[src/rtl/mlsu_req_arbiter.sv]
// mlsu_req_arbiter
//   Round-robin arbiter that funnels NrReq load/store requesters onto the single
//   MLSU request port. A one-entry output register holds the granted payload
//   until the control machine accepts it. Accepted-but-uncompleted stores are
//   counted so that stores can be throttled at MaxStOutstanding and loads can
//   optionally wait for all outstanding stores to drain.
//
// Ports
//   clk_i, rst_i        clock, asynchronous active-high reset
//   req_valid_i         per-requester request valid
//   req_ready_o         per-requester one-cycle accept pulse (at most one bit set)
//   req_i               per-requester payload
//   req_is_store_i      per-requester 1 = store, 0 = load
//   order_en_i          1 = loads wait until no store is outstanding
//   mlsu_req_valid_o    held request valid towards the control machine
//   mlsu_req_ready_i    control machine accepts the held request
//   mlsu_req_o          registered payload of the held request
//   st_done_i           one-cycle pulse: one store fully completed
//   core_st_pending_o   outstanding store count is non-zero
//   st_cnt_o            outstanding store count
//   err_o               sticky: st_done_i arrived with nothing outstanding
module mlsu_req_arbiter #(
   parameter int  NrReq            = 2,
   parameter int  MaxStOutstanding = 8,
   parameter type mlsu_init_req_t  = logic
) (
   input  logic                                        clk_i,
   input  logic                                        rst_i,
   input  logic [NrReq-1:0]                            req_valid_i,
   output logic [NrReq-1:0]                            req_ready_o,
   input  mlsu_init_req_t                              req_i [NrReq-1:0],
   input  logic [NrReq-1:0]                            req_is_store_i,
   input  logic                                        order_en_i,
   output logic                                        mlsu_req_valid_o,
   input  logic                                        mlsu_req_ready_i,
   output mlsu_init_req_t                              mlsu_req_o,
   input  logic                                        st_done_i,
   output logic                                        core_st_pending_o,
   output logic [$clog2(MaxStOutstanding+1)-1:0]       st_cnt_o,
   output logic                                        err_o
);

   localparam int IdxW = (NrReq > 1) ? $clog2(NrReq) : 1;
   localparam int CntW = $clog2(MaxStOutstanding + 1);
   localparam logic [CntW-1:0] MaxCnt  = CntW'(MaxStOutstanding);
   localparam logic [IdxW:0]   NrReqW  = (IdxW+1)'(NrReq);

   typedef enum logic [0:0] {
      IDLE = 1'b0,
      HOLD = 1'b1
   } state_e;

   state_e              state_q, state_d;
   logic [IdxW-1:0]     rr_ptr_q, rr_ptr_d;
   logic [CntW-1:0]     st_cnt_q, st_cnt_d;
   logic                err_q, err_d;
   mlsu_init_req_t      mlsu_req_q, mlsu_req_d;

   logic [NrReq-1:0]    eligible;
   logic [2*NrReq-1:0]  elig_dbl;
   logic                found;
   logic [IdxW:0]       offset;
   logic [IdxW:0]       win_sum;
   logic [IdxW:0]       next_sum;
   logic [IdxW-1:0]     winner;
   logic [IdxW-1:0]     rr_next;
   logic                store_room;
   logic                load_ok;
   logic                st_inc;

   // Eligibility uses the count as it stands this cycle, before any update.
   always_comb begin
      store_room = (st_cnt_q < MaxCnt);
      load_ok    = ~order_en_i | (st_cnt_q == {CntW{1'b0}});
      for (int i = 0; i < NrReq; i++) begin
         eligible[i] = req_valid_i[i] & (req_is_store_i[i] ? store_room : load_ok);
      end
   end

   // Round-robin search: rotate so rr_ptr sits at bit 0, take the lowest set bit,
   // then map the offset back to an absolute requester index.
   always_comb begin
      elig_dbl = {eligible, eligible} >> rr_ptr_q;
      found    = 1'b0;
      offset   = {(IdxW+1){1'b0}};
      for (int k = 0; k < NrReq; k++) begin
         offset = (!found && elig_dbl[k]) ? (IdxW+1)'(k) : offset;
         found  = found | elig_dbl[k];
      end
      win_sum  = {1'b0, rr_ptr_q} + offset;
      winner   = IdxW'((win_sum >= NrReqW) ? (win_sum - NrReqW) : win_sum);
      next_sum = {1'b0, winner} + (IdxW+1)'(1);
      rr_next  = IdxW'((next_sum == NrReqW) ? {(IdxW+1){1'b0}} : next_sum);
   end

   // Grant / hold state machine next-state; accept pulse is suppressed in reset.
   always_comb begin
      state_d     = state_q;
      rr_ptr_d    = rr_ptr_q;
      mlsu_req_d  = mlsu_req_q;
      req_ready_o = {NrReq{1'b0}};
      st_inc      = 1'b0;
      case (state_q)
         IDLE: begin
            if (found && !rst_i) begin
               req_ready_o[winner] = 1'b1;
               mlsu_req_d          = req_i[winner];
               st_inc              = req_is_store_i[winner];
               state_d             = HOLD;
               rr_ptr_d            = rr_next;
            end else begin
               state_d = IDLE;
            end
         end
         HOLD: begin
            if (mlsu_req_ready_i) begin
               state_d = IDLE;
            end else begin
               state_d = HOLD;
            end
         end
         default: begin
            state_d = IDLE;
         end
      endcase
   end

   // Outstanding store counter; a decrement with nothing outstanding flags err.
   always_comb begin
      st_cnt_d = st_cnt_q;
      err_d    = err_q;
      if (st_inc && !st_done_i) begin
         st_cnt_d = st_cnt_q + CntW'(1);
      end else if (!st_inc && st_done_i) begin
         if (st_cnt_q != {CntW{1'b0}}) begin
            st_cnt_d = st_cnt_q - CntW'(1);
         end else begin
            err_d = 1'b1;
         end
      end else begin
         st_cnt_d = st_cnt_q;
      end
   end

   // State, pointer, counter and payload registers.
   always_ff @(posedge clk_i or posedge rst_i) begin
      if (rst_i) begin
         state_q    <= IDLE;
         rr_ptr_q   <= {IdxW{1'b0}};
         st_cnt_q   <= {CntW{1'b0}};
         err_q      <= 1'b0;
         mlsu_req_q <= '0;
      end else begin
         state_q    <= state_d;
         rr_ptr_q   <= rr_ptr_d;
         st_cnt_q   <= st_cnt_d;
         err_q      <= err_d;
         mlsu_req_q <= mlsu_req_d;
      end
   end

   assign mlsu_req_valid_o  = (state_q == HOLD);
   assign mlsu_req_o        = mlsu_req_q;
   assign st_cnt_o          = st_cnt_q;
   assign core_st_pending_o = (st_cnt_q != {CntW{1'b0}});
   assign err_o             = err_q;

endmodule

⁂

## Activity
Reproduce exactly the lines from the beginning of the entries above up to and including the line that contains "per-requester request valid".

## Task result
[src/rtl/mlsu_req_arbiter.sv]
// mlsu_req_arbiter
//   Round-robin arbiter that funnels NrReq load/store requesters onto the single
//   MLSU request port. A one-entry output register holds the granted payload
//   until the control machine accepts it. Accepted-but-uncompleted stores are
//   counted so that stores can be throttled at MaxStOutstanding and loads can
//   optionally wait for all outstanding stores to drain.
//
// Ports
//   clk_i, rst_i        clock, asynchronous active-high reset
//   req_valid_i         per-requester request valid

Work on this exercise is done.